With a cavernous, loft-like setting of exposed brick in a refurbished Coca-Cola plant, the Bottleworks, Bischero is one of the most pleasant hangouts in a town that prides itself on hanging out. The prices are right: At dinner, the most expensive entree is beef tenderloin, at $22; most others hover around the low teens. And it’s nothing if not authentic: Owners Stefano Volpi and Salvatori Bianco came from Italy eight years ago, met while working at Atlanta’s Fritti and Sotto Sotto, and outfitted their first restaurant with Italian imports to the last detail, from the china, silverware and bar-stools to the pasta machines and custom pizza oven. The pastas are all made in-house (by the most recent Sicilian import, chef Antonio Bianco), and the wines, tomatoes (San Marzano, of course), pizza flour (double zero) and prosciutto are all straight from the Old Country.

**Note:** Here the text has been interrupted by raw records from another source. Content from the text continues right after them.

[flow/run.sh]
#!/bin/bash
# the make line also repeats each setting of config.mk as NAME=value (left out here)
make -C /OpenROAD-flow-scripts/flow DESIGN_CONFIG=/design/flow/config.mk WORK_HOME=/design/flow/orfs CLKGATE_MAP_FILE= finish
[flow/config.mk]
export PLATFORM = sky130hd
export DESIGN_NAME = CPU
export DESIGN_NICKNAME = CPU
export VERILOG_FILES = /design/flow/design.v
export SDC_FILE = /design/flow/constraint.sdc
export NUM_CORES = 4
export LEC_CHECK = 0
export CAP_MARGIN = 20
export CORE_MARGIN = 2
export CORE_UTILIZATION = 56
export SETUP_SLACK_MARGIN = 2.35
export SLEW_MARGIN = 20
[flow/constraint.sdc]
create_clock -name core_clock -period 8.62 [get_ports {Clock}]
set_input_delay 1.7240 -clock core_clock [delete_from_list [all_inputs] [get_ports {Clock}]]
set_output_delay 1.7240 -clock core_clock [all_outputs]
set_load 0.01 [all_outputs]
[flow/design.v]
`timescale 1ns / 1ps
module ALUmod(
    input wire [15:0] A,
    input wire [15:0] B,
    input wire [3:0] opcode,
    output reg [15:0] S,
    input wire [3:0] opext,
    output reg [4:0] CLFZN
    );
always@(A,B,opcode,opext) 
	begin
	  casex({opcode, opext})
	    8'b0000_0101:  
		 begin
		   CLFZN = 0;
		   {CLFZN[4], S} = A + B;
			CLFZN[2] = (~A[15]&~B[15]&S[15]) | (A[15]&B[15]&~S[15]);
		 end
		 8'b0101_xxxx:  
		 begin
			CLFZN = 0;		 
		   {CLFZN[4], S} = A + B;
			CLFZN[2] = (~A[15]&~B[15]&S[15]) | (A[15]&B[15]&S[15]);
		 end
		 8'b0000_0110:  
		 begin
			CLFZN = 0;		 
		   {CLFZN[4], S} = A + B;			 
			CLFZN[2] = CLFZN[4];
		 end
		 8'b0110_xxxx:  
		 begin
			CLFZN = 0;
		   {CLFZN[4],S} = A + B;			 
			CLFZN[2] = CLFZN[4];	 
		 end
		8'b0000_1001:  
		begin
			CLFZN = 0;
			S = B - A;			
			if( A[15] != B[15] && B[15] == S[15]) CLFZN[2] = 1'b1;  
		end
		8'b1001_xxxx:  
		begin
			CLFZN = 0;
			S = B - A;			
			if( A[15] != B[15] && B[15] == S[15]) CLFZN[2] = 1'b1;  
		end 
		8'b0011_xxxx:  
		begin
			CLFZN = {1'b0,
				A > B,
				1'b0,
				A == B,
				$signed(A) > $signed(B)};
			S = 0;
		end 
		8'b1011_xxxx:  
		begin
			CLFZN = {1'b0,
						A > B,
						1'b0,
						A == B,
						$signed(A) > $signed(B)};
		   S = 0;
		end 		
		8'b0000_0001:  
		begin
		   CLFZN = 0;  
			S = A & B;
		end
		8'b0000_0010:  
		begin
			CLFZN = 0; 
			S = A | B;
		end
		8'b0000_0011:  
		begin
			CLFZN = 0;
			S = A ^ B;
		end
		8'b0000_0100:  
		begin
			CLFZN = 0;
			S = !A;
		end
		8'b0000_1100:  
		begin
			CLFZN = 0;
			S = A << 1;
		end
		8'b0000_1110:  
		begin
			CLFZN = 0;
			S = A >> 1;
		end
		8'b1110_xxxx:  
		begin
			CLFZN = 0;
			S = A >> 1;
		end
		8'b0000_0111:  
		begin
			CLFZN = 0;
			S = {A[14:0], A[0]};
		end
		8'b0000_1000:  
		begin
			CLFZN = 0;
			S = {A[15], A[15:1]};
		end
		8'b0000_1101:  
		begin
			CLFZN = 0;
			S = A;
		end
		8'b1000_xxxx:  
		begin
			CLFZN = 0;
			S = A;
		end
		8'b0111_xxxx:  
		begin
			CLFZN = 0;
			S = {A[15:8],B[7:0]};
		end
		default:
		begin
			CLFZN = 0;
			S = 0;
		end
	  endcase
	end
endmodule
`timescale 1ns / 1ps
module BusMux(
    input [1:0] Select,
    input [15:0] InputA,
    input [15:0] InputB,
    input [15:0] InputC,
	 input [15:0] InputD,
    output reg [15:0] Output
    );
	always @(*)
	begin
		case(Select)
			2'h0: Output = InputA;
			2'h1: Output = InputB;
			2'h2: Output = InputC;
			2'h3: Output = InputD;
		endcase
	end
endmodule
module Mux2(
    input [0:0] Select,
    input [15:0] InputA,
    input [15:0] InputB,
    output reg [15:0] Output
    );
	always @(*)
	begin
		case(Select)
			2'h0: Output = InputA;
			2'h1: Output = InputB;
		endcase
	end
endmodule
`timescale 1ns / 1ps
module program_counter(
    input Clock,
    input Reset,
    input increment,
	 input [7:0] In,
    input [15:0] ImmIn,
    input WriteEnable,
    output reg [15:0] PC
    );
always @(posedge Clock, negedge Reset)
begin
	if(~Reset)
		begin
		PC <= 16'H0000;
		end
	else if(WriteEnable == 1'b1)
		begin
		PC <= ImmIn;
		end
	else if(increment == 1'b1)
		begin
		PC <= PC + In;
		PC <= {PC[15],PC[15:0]} + {{9{In[7]}},In[7:0]};
		end
	else
		begin
		PC <= PC;
		end
end
endmodule
`timescale 1ns / 1ps
module Processor_Status_Register(
	 input clock,
	 input reset,
	 input enable,
    input [4:0] CZLFM_in,
    output reg[4:0] CZLFN_out 
    );
always@(posedge clock, negedge reset)
begin
	if (~reset)
		CZLFN_out <= 0;
	else	
	if (enable)
		CZLFN_out <= CZLFM_in;
end
endmodule
`timescale 1ns / 1ps
module Reg16(
    input Clock,
    input Reset,
    input Write,
    input [15:0] In,
    output reg [15:0] Out
    );
	always @(posedge Clock, negedge Reset)
	begin
		if (~Reset)
			Out <= 0;
		else if (Write)
			Out <= In;
	end
endmodule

And yet: After two visits, I liked the place, especially the pizzas and salads, but found little that got under my skin and compelled me to return. “It’s just like the gnocchi you’ll find in Italy,” one friend says, and perhaps she’s right. But it all seems so . . . correct, as opposed to delicious.

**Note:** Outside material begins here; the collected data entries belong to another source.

==> 01-26: inputs <==
==> flow/design.v <==
module axi_addr #(
        parameter AW = 32,
        parameter DW = 32
    )(
    input  [AW-1 : 0] i_last_addr,
    input  [2 : 0]    i_size,
    input  [1 : 0]    i_burst,
    input  [7 : 0]    i_len,
    output reg [AW-1 : 0] o_next_addr
    );
    localparam DSZ = $clog2(DW) - 3;  
    localparam FIXED     = 2'b00,
               INCREMENT = 2'b01,
               WRAP      = 2'b10;
    reg [AW-1 : 0] wrap_mask, increment;
    always @(*) begin
        increment = 0;
        if (i_burst != FIXED) begin
            if (DSZ == 0) begin
                increment = 1;
            end
            else if (DSZ == 1) begin
                increment = i_size[0] ? 2 : 1;
            end
            else if (DSZ == 2) begin
                increment = i_size[1] ? 4 : (i_size[0] ? 2 : 1);
            end
            else if (DSZ == 3) begin
                case (i_size[1 : 0])
                    2'b00: increment = 1;
                    2'b01: increment = 2;
                    2'b10: increment = 4;
                    2'b11: increment = 8;
                endcase
            end
            else begin
                increment = (1 << i_size);
            end
        end
    end
    always @(*) begin
        wrap_mask = 'b0;
        if (i_burst == WRAP) begin
            if (i_len == 1) begin
                wrap_mask = (1 << (i_size + 1));
            end
            else if (i_len == 3) begin
                wrap_mask = (1 << (i_size + 2));
            end
            else if (i_len == 7) begin
                wrap_mask = (1 << (i_size + 3));
            end
            else if (i_len == 15) begin
                wrap_mask = (1 << (i_size + 4));
            end
            wrap_mask = wrap_mask - 1;
            if (AW > 12) begin
                wrap_mask[(AW-1) : ((AW >12) ? 12 : (AW-1))] = 'b0;
            end
        end
    end
    always @(*) begin
        o_next_addr = i_last_addr + increment;
        if (i_burst != FIXED) begin
            if (DSZ < 2) begin
                o_next_addr = i_size[0];
            end
            else if (DSZ < 4) begin
                case(i_size[1 : 0]) 
                    2'b00: o_next_addr        = o_next_addr;
                    2'b01: o_next_addr[0]     = 1'b0;
                    2'b10: o_next_addr[1 : 0] = 'b0;
                    2'b11: o_next_addr[2 : 0] = 'b0;
                endcase
            end
            else begin
                case(i_size) 
                    3'b000: o_next_addr        = o_next_addr;
                    3'b001: o_next_addr[0]     = 1'b0;
                    3'b010: o_next_addr[1 : 0] = 'b0;
                    3'b011: o_next_addr[2 : 0] = 'b0;
                    3'b100: o_next_addr[3 : 0] = 'b0;
                    3'b101: o_next_addr[4 : 0] = 'b0;
                    3'b110: o_next_addr[5 : 0] = 'b0;
                    3'b111: o_next_addr[6 : 0] = 'b0;
                endcase
            end
        end
        if (i_burst[1]) begin
            o_next_addr = (i_last_addr & ~wrap_mask) | (o_next_addr & wrap_mask);
        end
        if (AW > 12) begin
            o_next_addr[(AW-1) : ((AW >12) ? 12 : (AW-1))] = i_last_addr[(AW-1) : ((AW >12) ? 12 : (AW-1))];
        end
    end
endmodule
module axi_slave #(
    parameter AXI_ID_WD   = 2,
    parameter AXI_DATA_WD = 32,
    parameter AXI_ADDR_WD = 32,
    parameter AXI_STRB_WD = 4
    )(
    input                      S_AXI_ACLK,
    input                      S_AXI_ARESETN,
    input  [AXI_ADDR_WD-1 : 0] S_AXI_AWADDR,
    input  [AXI_ID_WD-1   : 0] S_AXI_AWID,
    input  [1 : 0]             S_AXI_AWBURST,
    input  [2 : 0]             S_AXI_AWSIZE,
    input  [7 : 0]             S_AXI_AWLEN,
    input                      S_AXI_AWVALID,
    output                     S_AXI_AWREADY,
    input  [AXI_DATA_WD-1 : 0] S_AXI_WDATA,
    input  [AXI_STRB_WD-1 : 0] S_AXI_WSTRB,
    input                      S_AXI_WLAST,
    input                      S_AXI_WVALID,
    output                     S_AXI_WREADY,
    output [AXI_ID_WD-1   : 0] S_AXI_BID,
    output [1 : 0]             S_AXI_BRESP,
    output                     S_AXI_BVALID,
    input                      S_AXI_BREADY,
    input  [AXI_ADDR_WD-1 : 0] S_AXI_ARADDR,
    input  [AXI_ID_WD-1   : 0] S_AXI_ARID,
    input  [1 : 0]             S_AXI_ARBURST,
    input  [2 : 0]             S_AXI_ARSIZE,
    input  [7 : 0]             S_AXI_ARLEN,
    input                      S_AXI_ARVALID,
    output                     S_AXI_ARREADY,
    output [AXI_DATA_WD-1 : 0] S_AXI_RDATA,
    output                     S_AXI_RLAST,
    output [AXI_ID_WD-1   : 0] S_AXI_RID,
    output [1 : 0]             S_AXI_RRESP,
    output                     S_AXI_RVALID,
    input                      S_AXI_RREADY
    );
    localparam IW = AXI_ID_WD,
               DW = AXI_DATA_WD,
               AW = AXI_ADDR_WD,
               SW = AXI_STRB_WD;
    localparam DW_BYTE = DW >> 3;
    localparam DEPTH   = 1 << 8;
    reg [7 : 0] bank0 [63 : 0];
    reg [7 : 0] bank1 [63 : 0];
    reg [7 : 0] bank2 [63 : 0];
    reg [7 : 0] bank3 [63 : 0];
    reg [AW-1 : 0] awaddr;
    reg [IW-1 : 0] awid;
    reg [1 : 0]    awburst;
    reg [2 : 0]    awsize;
    reg [7 : 0]    awlen;
    reg [AW-1 : 0] araddr;
    reg [IW-1 : 0] arid;
    reg [1 : 0]    arburst;
    reg [2 : 0]    arsize;
    reg [7 : 0]    arlen;
    reg            axi_awready;
    reg            axi_wready;
    reg [IW-1 : 0] axi_bid;
    reg            axi_bvalid;
    reg            axi_arready;
    reg [DW-1 : 0] axi_rdata;
    reg            axi_rlast;
    reg [IW-1 : 0] axi_rid;
    reg            axi_rvalid;
    reg         bvalid_r;
    reg [7 : 0] cur_rlen;
    wire [AW-1 : 0] next_wr_addr;
    wire [AW-1 : 0] next_rd_addr;
    wire awfire = S_AXI_AWVALID  && S_AXI_AWREADY;
    wire wfire  = S_AXI_WVALID   && S_AXI_WREADY;
    wire arfire = S_AXI_ARVALID  && S_AXI_ARREADY;
    wire rfire  = S_AXI_RVALID   && S_AXI_RREADY;
    wire b_pend = S_AXI_BVALID   && !S_AXI_BREADY;
    wire r_pend = S_AXI_RVALID   && !S_AXI_RREADY;
    always @(posedge S_AXI_ACLK) begin
        if (S_AXI_AWREADY) begin
            awaddr  <= S_AXI_AWADDR;
            awid    <= S_AXI_AWID;
            awburst <= S_AXI_AWBURST;
            awlen   <= S_AXI_AWLEN;
            awsize  <= S_AXI_AWSIZE;
        end
        else if (wfire) begin
            awaddr <= next_wr_addr;
        end
    end
    always @(posedge S_AXI_ACLK) begin
        if (!S_AXI_ARESETN) begin
            axi_awready <= 1'b1;
            axi_wready  <= 1'b0;
        end
        else if (awfire) begin
            axi_awready <= 1'b0;
            axi_wready  <= 1'b1;
        end
        else if (wfire) begin
            axi_awready <= S_AXI_WLAST && !b_pend;
            axi_wready  <= !S_AXI_WLAST;
        end
        else if (!S_AXI_AWREADY) begin
            if (axi_wready) begin
                axi_awready <= 1'b0;
            end
            else if (b_pend) begin
                axi_awready <= 1'b0;
            end
            else begin
                axi_awready <= 1'b1;
            end
        end
    end
    always @(posedge S_AXI_ACLK) begin
        if (!b_pend) begin
            axi_bid <= awid;
        end
    end
    always @(posedge S_AXI_ACLK) begin
        if (!S_AXI_ARESETN) begin
            axi_bvalid <= 1'b0;
        end
        else if (wfire && S_AXI_WLAST) begin
            axi_bvalid <= 1'b1;
        end
        else if (S_AXI_BREADY) begin
            axi_bvalid <= bvalid_r;
        end
    end
    always @(posedge S_AXI_ACLK) begin
        if (!S_AXI_ARESETN) begin
            bvalid_r <= 1'b0;
        end
        else if (b_pend && wfire && S_AXI_WLAST) begin
            bvalid_r <= 1'b1;
        end
        else if (S_AXI_BREADY) begin
            bvalid_r <= 1'b0;
        end
    end
    wire [1 : 0] wl0 = 2'd0 - awaddr[1 : 0];
    wire [1 : 0] wl1 = 2'd1 - awaddr[1 : 0];
    wire [1 : 0] wl2 = 2'd2 - awaddr[1 : 0];
    wire [1 : 0] wl3 = 2'd3 - awaddr[1 : 0];
    wire [5 : 0] wrow = awaddr[7 : 2];
    wire [5 : 0] wr0 = wrow + (awaddr[1 : 0] > 2'd0);
    wire [5 : 0] wr1 = wrow + (awaddr[1 : 0] > 2'd1);
    wire [5 : 0] wr2 = wrow + (awaddr[1 : 0] > 2'd2);
    wire [5 : 0] wr3 = wrow;
    always @(posedge S_AXI_ACLK) begin
        if (wfire && S_AXI_WSTRB[wl0]) bank0[wr0] <= S_AXI_WDATA[{wl0, 3'b000} +: 8];
        if (wfire && S_AXI_WSTRB[wl1]) bank1[wr1] <= S_AXI_WDATA[{wl1, 3'b000} +: 8];
        if (wfire && S_AXI_WSTRB[wl2]) bank2[wr2] <= S_AXI_WDATA[{wl2, 3'b000} +: 8];
        if (wfire && S_AXI_WSTRB[wl3]) bank3[wr3] <= S_AXI_WDATA[{wl3, 3'b000} +: 8];
    end
    axi_addr #( 
        .AW(AW),
        .DW(DW)
    ) get_next_wr_addr(
        .i_last_addr(awaddr),
        .i_burst(awburst),
        .i_size(awsize),
        .i_len(awlen),
        .o_next_addr(next_wr_addr)
    );
    assign S_AXI_AWREADY = axi_awready;
    assign S_AXI_WREADY  = axi_wready;
    assign S_AXI_BRESP   = 2'b00;
    assign S_AXI_BVALID  = axi_bvalid;
    assign S_AXI_BID     = axi_bid;
    always @(posedge S_AXI_ACLK) begin
        if (arfire) begin
            araddr  <= S_AXI_ARADDR;
            arid    <= S_AXI_ARID;
            arburst <= S_AXI_ARBURST;
            arlen   <= S_AXI_ARLEN;
            arsize  <= S_AXI_ARSIZE;
        end
        else if (rfire) begin
            araddr <= next_rd_addr;
        end
    end
    always @(posedge S_AXI_ACLK) begin
        if (!S_AXI_ARESETN) begin
            cur_rlen <= 'b0;
        end
        else if (arfire) begin
            cur_rlen <= S_AXI_ARLEN;
        end
        else if (rfire) begin
            cur_rlen <= cur_rlen - 1'b1;
        end
    end
    always @(posedge S_AXI_ACLK) begin
        if (!S_AXI_ARESETN) begin
            axi_arready <= 1'b1;
        end
        else if (arfire) begin
            axi_arready <= 1'b0;
        end
        else if (rfire) begin
            axi_arready <= (cur_rlen == 0);
        end
    end
    always @(posedge S_AXI_ACLK) begin
        if (!S_AXI_ARESETN) begin
            axi_rvalid <= 1'b0;
        end
        else if (arfire) begin
            axi_rvalid <= 1'b1;
        end
        else if (rfire) begin
            axi_rvalid <= (cur_rlen > 0);
        end
    end
    always @(posedge S_AXI_ACLK) begin
        if (!S_AXI_ARESETN) begin
            axi_rlast <= 1'b0;
        end
        else if (arfire) begin
            axi_rlast <= (S_AXI_ARLEN == 'b0);
        end
        else if (rfire) begin
            axi_rlast <= (cur_rlen == 'b1);
        end
    end
    always @(posedge S_AXI_ACLK) begin
        if (arfire) begin
            axi_rid <= S_AXI_ARID;
        end
    end
    axi_addr #( 
        .AW(AW),
        .DW(DW)
    ) get_next_rd_addr(
        .i_last_addr(araddr),
        .i_burst(arburst),
        .i_size(arsize),
        .i_len(arlen),
        .o_next_addr(next_rd_addr)
    );
    wire [5 : 0] rrow = araddr[7 : 2];
    wire [7 : 0] rb0 = bank0[rrow + (araddr[1 : 0] > 2'd0)];
    wire [7 : 0] rb1 = bank1[rrow + (araddr[1 : 0] > 2'd1)];
    wire [7 : 0] rb2 = bank2[rrow + (araddr[1 : 0] > 2'd2)];
    wire [7 : 0] rb3 = bank3[rrow];
    wire [31 : 0] rall = {rb3, rb2, rb1, rb0};
    wire [63 : 0] rdup = {rall, rall};
    always @(*) begin
        axi_rdata = rdup[{araddr[1 : 0], 3'b000} +: 32];
    end
    assign S_AXI_ARREADY = axi_arready;
    assign S_AXI_RVALID  = axi_rvalid;
    assign S_AXI_RDATA   = axi_rdata;
    assign S_AXI_RLAST   = axi_rlast;
    assign S_AXI_RID     = axi_rid;
    assign S_AXI_RRESP   = 2'b00;
endmodule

Don’t get me wrong: There’s much to like here, especially among the salads, such as the classic Caesar, rich with olive oil and redolent of anchovy, and the Bischero, with cotto ham, gruyere, parmigiano and balsamic dressing. The carpaccio also works nicely, the thin-sliced raw beef countered by a simple lemon-and-olive oil dressing, sprinkled with parmigiano (although I wish someone had picked out the yellow-spotted arugula leaves).

Volpi and Bianco are applying for certification from Associazione della Vera Pizza Napolitano, which would allow them to join only 10 other U.S. restaurants acknowledged for using wood-burning ovens and a narrow list of Italian ingredients for these nubbly-edged Neapolitan pizzas with a raw, uncooked tomato sauce and buffalo mozzarella or fior de latte cheese. The bracchio di ferro pie is the best dish I tried here, with pools of fresh ricotta melting over spinach, tomato and mozzarella.

Somehow, however, the pastas and main dishes don’t come together as well. That potato gnocchi is as light and pillowy as you yearn for, baked with a simple, clean marinara, spinach and mozzarella, but like several other dishes, it reminded me of a romantic fling: After cooling a few degrees, the lack of personality became apparent.

The merluzzo in umido (cod braised with tomatoes, capers, anchovies and oregano, over polenta) is fine, but even with such distinctive flavors, brands the memory largely with varied levels of salt. The duck morsels in maltagliati (irregular strips, like ragged cloth) are delectably moist; the pasta and ragu worth a shrug. The eggplant, red pepper and mozzarella sandwich, on ciabatta bread, is downright dull. Among desserts, a stiff, gelatinous panna cotta is a waste for the delicious aged balsamic vinegar drizzled over it.

Perhaps Bischero will mature as it ages too — sometimes even classics need re-interpretation.